Jean-Pierre Montagnon - Directeur Administratif de la FFESSM - Instructeur National

SUBAQUA N° 161 - CTN INFO N°28 - Novembre-décembre 1998

L'arrêté du 22 juin 1998 prévoir, au titre 3 "Matériel d'assistance et de secours", article 8, la présence sur le lieu de plongée, d'un ensemble comprenant un ballon auto-remplisseur à valve unidirectionnelle (BAVU) avec sac de réserve et d'une bouteille d'oxygène muni d'un mano détendeur et tuyau de raccordement au BAVU. Une application récente et plus contraignante de la réglementation change les conditions d'approvisionnement.

 

Oxygène et plongée, ces deux mots s'assemblent bien volontiers pour donner naissance à un excellent sujet d'examen de niveau IV. A la lecture, le candidat frémit puis essaie de rassembler tant bien que mal ses souvenirs parfois confus : pression partielle, loi de Dalton, effet Paul Bert, effet J. Lorrain-Smith, oxygénothérapie, réanimation, plongée mélange, nitrox, et plus récemment les très poétiques Snc, Otu et Updt (1)

Oui mais, l'oxygène est-il à la portée de tous ? Dans la nature peut-être mais de nombreux clubs ont rencontré d'énormes difficultés pour faire recharger les bouteilles d'oxygène destinées à leur trousse de secours.
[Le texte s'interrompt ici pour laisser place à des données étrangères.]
`src/rtl/cp_scan_pkg.sv`:
```
package cp_scan_pkg;

    localparam int DW      = 32;
    localparam int OPW     = 4;
    localparam int NREG    = 8;
    localparam int SELW    = $clog2(NREG);
    localparam int CHAIN_W = DW + OPW + 1;

    localparam logic [OPW-1:0] OP_ID        = 4'd0;
    localparam logic [OPW-1:0] OP_INV_CACHE = 4'd8;
    localparam logic [OPW-1:0] OP_INV_TLB   = 4'd9;
    localparam logic [OPW-1:0] OP_INV_ENTRY = 4'd10;

    typedef struct packed {
        logic           rw;
        logic [OPW-1:0] op;
        logic [DW-1:0]  data;
    } scan_pkt_t;

    typedef struct packed {
        logic            we;
        logic [SELW-1:0] sel;
        logic [DW-1:0]   wdata;
    } reg_req_t;

    typedef struct packed {
        logic          cache;
        logic          tlb;
        logic          entry;
        logic [DW-1:0] addr;
    } maint_t;

    function automatic logic is_reg_code(input logic [OPW-1:0] op);
        return op < OPW'(NREG);
    endfunction

endpackage

```
`src/rtl/cp_scan_shift.sv`:
```
module cp_scan_shift
    import cp_scan_pkg::*;
(
    input  logic          tck,
    input  logic          rst,
    input  logic          sel,
    input  logic          capture,
    input  logic          shift,
    input  logic          tdi,
    input  logic [DW-1:0] cap_data,
    output scan_pkt_t     pkt,
    output logic          tdo
);
    logic [CHAIN_W-1:0] sr;
    scan_pkt_t          cap_pkt;

    always_comb begin
        cap_pkt      = '0;
        cap_pkt.data = cap_data;
    end

    always_ff @(posedge tck) begin
        if (rst)
            sr <= '0;
        else if (sel && capture)
            sr <= cap_pkt;
        else if (sel && shift)
            sr <= {tdi, sr[CHAIN_W-1:1]};
    end

    always_ff @(negedge tck) begin
        if (rst)
            tdo <= 1'b0;
        else
            tdo <= sr[0];
    end

    assign pkt = scan_pkt_t'(sr);

    AST_CAPTURE_ZERO_HDR: assert property (@(posedge tck) disable iff (rst)
        sel && capture |=> sr[CHAIN_W-1 -: OPW+1] == '0);
    AST_SHIFT_ENTRY: assert property (@(posedge tck) disable iff (rst)
        sel && !capture && shift |=> sr[CHAIN_W-1] == $past(tdi));
    AST_CHAIN_HOLD: assert property (@(posedge tck) disable iff (rst)
        !(sel && (capture || shift)) |=> $stable(sr));
endmodule

```
`src/rtl/cp_scan_decode.sv`:
```
module cp_scan_decode
    import cp_scan_pkg::*;
(
    input  logic            tck,
    input  logic            rst,
    input  logic            upd,
    input  scan_pkt_t       pkt,
    output reg_req_t        req,
    output maint_t          mnt,
    output logic            rd_valid,
    output logic [SELW-1:0] rd_sel
);
    always_comb begin
        req = '0;
        mnt = '0;
        if (upd && pkt.rw) begin
            if (is_reg_code(pkt.op)) begin
                if (pkt.op != OP_ID) begin
                    req.we    = 1'b1;
                    req.sel   = pkt.op[SELW-1:0];
                    req.wdata = pkt.data;
                end
            end else begin
                case (pkt.op)
                    OP_INV_CACHE: mnt.cache = 1'b1;
                    OP_INV_TLB:   mnt.tlb   = 1'b1;
                    OP_INV_ENTRY: begin
                        mnt.entry = 1'b1;
                        mnt.addr  = pkt.data;
                    end
                    default: ;
                endcase
            end
        end
    end

    always_ff @(posedge tck) begin
        if (rst) begin
            rd_valid <= 1'b0;
            rd_sel   <= '0;
        end else if (upd) begin
            rd_valid <= !pkt.rw && is_reg_code(pkt.op);
            rd_sel   <= pkt.op[SELW-1:0];
        end
    end

    AST_ONE_ACTION: assert property (@(posedge tck) disable iff (rst)
        $onehot0({req.we, mnt.cache, mnt.tlb, mnt.entry}));
    AST_READ_NO_SIDE: assert property (@(posedge tck) disable iff (rst)
        upd && !pkt.rw |-> !req.we && !mnt.cache && !mnt.tlb && !mnt.entry);
endmodule

```
`src/rtl/cp_reg_bank.sv`:
```
module cp_reg_bank
    import cp_scan_pkg::*;
#(
    parameter logic [DW-1:0] ID_VALUE = 32'h4107_7201
) (
    input  logic            tck,
    input  logic            rst,
    input  reg_req_t        req,
    input  logic [SELW-1:0] rd_sel,
    output logic [DW-1:0]   rdata
);
    logic [NREG-1:0][DW-1:0] regs;

    assign regs[0] = ID_VALUE;

    for (genvar g = 1; g < NREG; g++) begin : g_reg
        always_ff @(posedge tck) begin
            if (rst)
                regs[g] <= '0;
            else if (req.we && req.sel == SELW'(g))
                regs[g] <= req.wdata;
        end
    end

    assign rdata = regs[rd_sel];

    AST_NO_ID_WRITE: assert property (@(posedge tck) disable iff (rst)
        req.we |-> req.sel != '0);
    AST_BANK_STABLE: assert property (@(posedge tck) disable iff (rst)
        !req.we |=> $stable(regs));
endmodule

```
`src/rtl/cp_debug_scan.sv`:
```
module cp_debug_scan
    import cp_scan_pkg::*;
#(
    parameter logic [31:0] ID_VALUE = 32'h4107_7201
) (
    input  logic        tck,
    input  logic        rst,
    input  logic        chain_sel,
    input  logic        capture_dr,
    input  logic        shift_dr,
    input  logic        update_dr,
    input  logic        tdi,
    output logic        tdo,
    output logic        cp_we,
    output logic [2:0]  cp_sel,
    output logic [31:0] cp_wdata,
    output logic        inv_cache,
    output logic        inv_tlb,
    output logic        inv_entry,
    output logic [31:0] inv_addr
);
    scan_pkt_t       pkt;
    reg_req_t        req;
    maint_t          mnt;
    logic            rd_valid;
    logic [SELW-1:0] rd_sel;
    logic [DW-1:0]   rdata;
    logic [DW-1:0]   cap_data;
    logic            upd;

    assign upd      = update_dr && chain_sel;
    assign cap_data = rd_valid ? rdata : '0;

    cp_scan_shift u_shift (
        .tck(tck), .rst(rst), .sel(chain_sel), .capture(capture_dr),
        .shift(shift_dr), .tdi(tdi), .cap_data(cap_data), .pkt(pkt), .tdo(tdo)
    );

    cp_scan_decode u_dec (
        .tck(tck), .rst(rst), .upd(upd), .pkt(pkt), .req(req), .mnt(mnt),
        .rd_valid(rd_valid), .rd_sel(rd_sel)
    );

    cp_reg_bank #(.ID_VALUE(ID_VALUE)) u_bank (
        .tck(tck), .rst(rst), .req(req), .rd_sel(rd_sel), .rdata(rdata)
    );

    assign cp_we     = req.we;
    assign cp_sel    = req.sel;
    assign cp_wdata  = req.wdata;
    assign inv_cache = mnt.cache;
    assign inv_tlb   = mnt.tlb;
    assign inv_entry = mnt.entry;
    assign inv_addr  = mnt.addr;

    AST_ACT_AT_UPDATE: assert property (@(posedge tck) disable iff (rst)
        (cp_we || inv_cache || inv_tlb || inv_entry) |-> update_dr && chain_sel);
endmodule

```
`config.mk`:
```
export PLATFORM = sky130hd
export DESIGN_NAME = cp_debug_scan
export DESIGN_NICKNAME = d
export VERILOG_FILES = /design/src/rtl/cp_scan_pkg.sv /design/src/rtl/cp_scan_shift.sv /design/src/rtl/cp_scan_decode.sv /design/src/rtl/cp_reg_bank.sv /design/src/rtl/cp_debug_scan.sv
export SDC_FILE = /design/constraint.sdc
export NUM_CORES = 1
export LEC_CHECK = 0
export BUFFER_PORTS_ARGS = -buffer_cell sky130_fd_sc_hd__buf_2
export CAP_MARGIN = 0
export CELL_PAD_IN_SITES_DETAIL_PLACEMENT = 1
export CELL_PAD_IN_SITES_GLOBAL_PLACEMENT = 1
export CORE_AREA = 3 3 169 171
export DETAILED_ROUTE_END_ITERATION = 12
export DIE_AREA = 0 0 172 174
export PLACE_DENSITY = 0.89
export SLEW_MARGIN = 25
export SYNTH_ARGS = -nofsm -noshare
export SYNTH_HDL_FRONTEND = slang
export SYNTH_SLANG_ARGS = --single-unit
```
`constraint.sdc`:
```
create_clock -name tck -period 3.8 [get_ports tck]
set_input_delay 0.19 -clock tck [delete_from_list [all_inputs] [get_ports tck]]
set_output_delay 0.19 -clock tck [all_outputs]
set_load 0.02 [all_outputs]
```
==> impl_results.md <==
- Final Hold Fails: 0
- Crit end category: primary output
- Finished Layout Cells: 1933
- Startpoint Class: flip-flop
- Status: finished clean
- Maximum VDD drop: 0.283 mV
- Setup violators final: 0
- Setup TNS: 0 ns
- Max Clock Freq: 316 MHz
- Yosys warning count: 0
- Initial Utilization: 45.0%
- Port Buffers: 78
- Post-synth top area share: 43.8%
- Number of CTS-inserted buffers: 29
- Cell family contributing the most delay on the critical path: simple AND/OR/NAND/NOR gates
- Worst EP arrival: 2.98 ns
- DRT antenna net count: 0
- Setup CP Type: flip-flop to primary output
- Rows: 60
- Clock Sinks: 266
- Syn_area_per_cell: 7.65 um^2
- CTS tree: yes
- Routed WL per cell: 21.4 um
- Initial antenna violation count: 0
- Clk slew on worst S/H paths: 0.06 ns
- First-pass GRT wire length: 64.3 mm
- HPWL Detailed: 25.0 mm
- DRT Pass-1 Iters: 5
- Delay of the slowest critical-path stage: 0.69 ns
- Cell taking the most area after synthesis: dfxtp_1
- CP bufs+invs: 3
- WL final: 41.3 mm
- Core Area: 27000 um^2
- H-tree depth: 1
- Routed vias: 11534
- Fin crit share: 83.4%
- Hold slack: 0.0550 ns
- Die H: 174 um
- Dpl cells: 1880
- Clk_skew: 0.0362 ns
- Final nets: 1579
- Longest Clk Path Bufs: 3
- Cts repair resizes: 0
- Synth cell types: 33
- Max-Cap Viols: 0
- Slowest stage cell, crit path: nor2_2
- Pin count of the biggest net entering global routing: 87
- Die area: 29900 um^2
- Pwr/cell area: 431 nW/um^2
- CP required: 3.61 ns
- Min-delay src: rst
- Register Area: 5330 um^2
- Pins Over Slew Limit: 0
- Layout area overhead: 11.9%
- Worst slew pin tran: 1.00 ns
- GR Overflow Total: 0
- Max-slew headroom: 33.1%
- Layout Utilization: 50.4%
- Mapped Area: 12200 um^2
- Synthesized net count: 1597
- Worst min path class: primary input to flip-flop
- Worst-path fanout max: 15
- Seq/Total Area, Yosys: 43.8%
- Clock Latency Late Sink: 0.58 ns
- Number of I/O pins: 79
- Diode count: 0
- LEAKAGE: 4.42 nW
- Gpl congestion: 0.815
- Vias in the first global route: 11849
- DRC viols: 0
- Syn Inst Count: 1590
- 1st-iter DRT viols: 950
- Global Route Usage Sum: 26.7%
- # fillers: 3338
- RSZ-0062 raised after global routing: no
- Total power: 5.86 mW
- Multi-input logic area: 6150 um^2
- CTS Root Buffer Type: clkbuf_16
- Layout cell share with drive strength beyond 1: 10.9%
- #FFs+latches synth: 266
- Top cells by area, synth: dfxtp_1, nand2_1, a21oi_1
- Vias per cell: 5.97
- Cell breakdown of the critical path: inv_1, nand3_1, nor2_2, buf_4, and2_1, buf_2
- CP startpoint: u_shift.pkt[34]
- FF-to-FF Start: u_shift.pkt[0]
- Minimum clock period: 3.17 ns
- DIE WIDTH: 172 um
==> path summary, 6_finish.rpt <==
kind,end,depth (start not counted),slack (ns)
min reg2reg,u_bank.regs[77],2,0.45
max reg2reg,u_shift.tdo,1,1.07
max,inv_addr[13],6,0.63
min,u_bank.regs[155],2,0.06
==> metal layers <==
| metal | GRT usage [%] | vias up | share of wire, % |
|---|---|---|---|
| met5 | 0 | - | 0 |
| met4 | 11.1 | 0 | 3.9 |
| met3 | 2.91 | 111 | 5.6 |
| met2 | 45.8 | 372 | 49 |
| met1 | 33.9 | 5789 | 41 |
| li1 | - | 5262 | - |
==> state kept, by name (all words and copies together) (netlist names) <==
| register | cells |
|---|---|
| u_dec.rd_sel | 3 |
| u_bank.regs | 224 |
| u_shift.tdo | 1 |
| u_shift.pkt | 37 |
| u_dec.rd_valid | 1 |
==> cells in the mapped netlist <==
| cell | n |
|---|---|
| nand4b_2 | 1 |
| a21oi_1 | 271 |
| nand2b_1 | 3 |
| dfxtp_1 | 266 |
| and2_0 | 1 |
| nand2_1 | 501 |
| o2111ai_1 | 22 |
| o21ai_0 | 1 |
| nand3_1 | 5 |
| a211oi_1 | 32 |
| clkbuf_1 | 113 |
| and2_1 | 66 |
| a31oi_1 | 1 |
| mux2i_1 | 106 |
| and4b_1 | 1 |
| nor2_1 | 43 |
| buf_4 | 2 |
| a221oi_1 | 10 |
| nor2b_1 | 24 |
| buf_1 | 4 |
| clkbuf_2 | 1 |
| o31a_1 | 1 |
| inv_1 | 2 |
| o21bai_1 | 1 |
| a22oi_1 | 5 |
| and3_1 | 3 |
| or3_1 | 6 |
| o21a_1 | 23 |
| buf_2 | 41 |
| nor3_1 | 12 |
| buf_6 | 6 |
| nor3_2 | 6 |
| o22ai_1 | 10 |
==> logic make-up after synthesis <==
| group | Yosys count | share of synthesized area, % |
|---|---|---|
| buffers and inverters | 169 | 6.08 |
| multiplexers | 106 | 8.73 |
| AO/OA/AOI/OAI | 377 | 17.9 |
| AND/OR/NAND/NOR | 672 | 23.5 |
| flip-flops | 266 | 43.8 |
==> per-stage QoR <==
| step | setup slack (ns) | cell area (um^2) |
|---|---|---|
| 2_1_floorplan | 1.11 | 12200 |
| 3_3_place_gp | 1.08 | 12700 |
| 3_5_place_dp | 1.07 | 12700 |
| 4_1_cts | 0.615 | 13600 |
| 5_1_grt | 0.515 | 13600 |
| 6_report | 0.632 | 13600 |
==> power breakdown <==
part	switching, mW	leakage [nW]	internal (mW)
clock network	1.15	0.467	1.65
registers	0.0821	2.15	2.81
logic	0.119	1.80	0.0535
==> cell usage in the layout, fill, tap and decap left out, drive strengths merged <==
master       synthesis  layout
a221oi              10      10
o21bai               1       1
clkinv               0       6
a21oi              271     271
mux2i              106     106
nand4b               1       1
and3                 3       3
o2111ai             22      22
inv                  2       2
nor2                43      43
o21a                23      23
nand2b               3       3
nor3                18      18
nand3                5       5
and2                67      67
a22oi                5       5
dfxtp              266     266
dlygate4sd3          0       2
nand2              501     501
bufinv               0       2
o22ai               10      10
or3                  6       6
buf                 53     116
clkbuf             114      43
a31oi                1       1
a211oi              32      32
o31a                 1       1
o21ai                1       1
nor2b               24      24
and4b                1       1
==> cell type report <==
class | count | share of cell area [%]
clock buffers | 43 | 6.16
clock inverters | 9 | 0.690
multi-input cells | 1155 | 45.2
well taps | 341 | 3.14
flip-flops and latches | 266 | 39.2
inverters | 1 | 0.0276
repair buffers | 118 | 5.62
==> timing repair <==
item                                   in CTS  in global routing
hold buffers                                2                  0
buffers inserted                            0                  0
endpoints found under the hold margin       2                  0
Note: power is estimated with default switching activity, not from simulation.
Pourquoi ?

En l'état actuel de la réglementation, les articles L 512 et L 596 du code de la santé publique réservent aux pharmaciens les activités de fabrication, de distribution en gros et de vente au détail de l'oxygène à usage médical. Autant dire que l'oxygène dit médical est un médicament dont la mise sur le marché nécessite une "Autorisation de Mise sur le Marché" (AMM) conformément à l'article L 601 du code de la santé publique. Cette autorisation concerne à la fois le contenant (la bouteille) et le contenu (l'oxygène gazeux).

Il faut savoir que l'oxygène médical a toujours été considéré comme un médicament. Il était cependant commercialisé sans autorisation de mise sur le marché (AMM) ou autorisation temporaire d'utilisation (ATU) par des fabricants qui n'avaient pas le statut d'établissement pharmaceutique. En France on ne badine pas avec la santé publique (!) et le ministère y a mis bon ordre en octroyant des AMM à un certain nombre de fabricants qui ont obtenu ce statut d'établissement pharmaceutique : Air Liquide Santé, Carboxyque Santé, Air Products Médical, Saga Médical et peut-être d'autres depuis.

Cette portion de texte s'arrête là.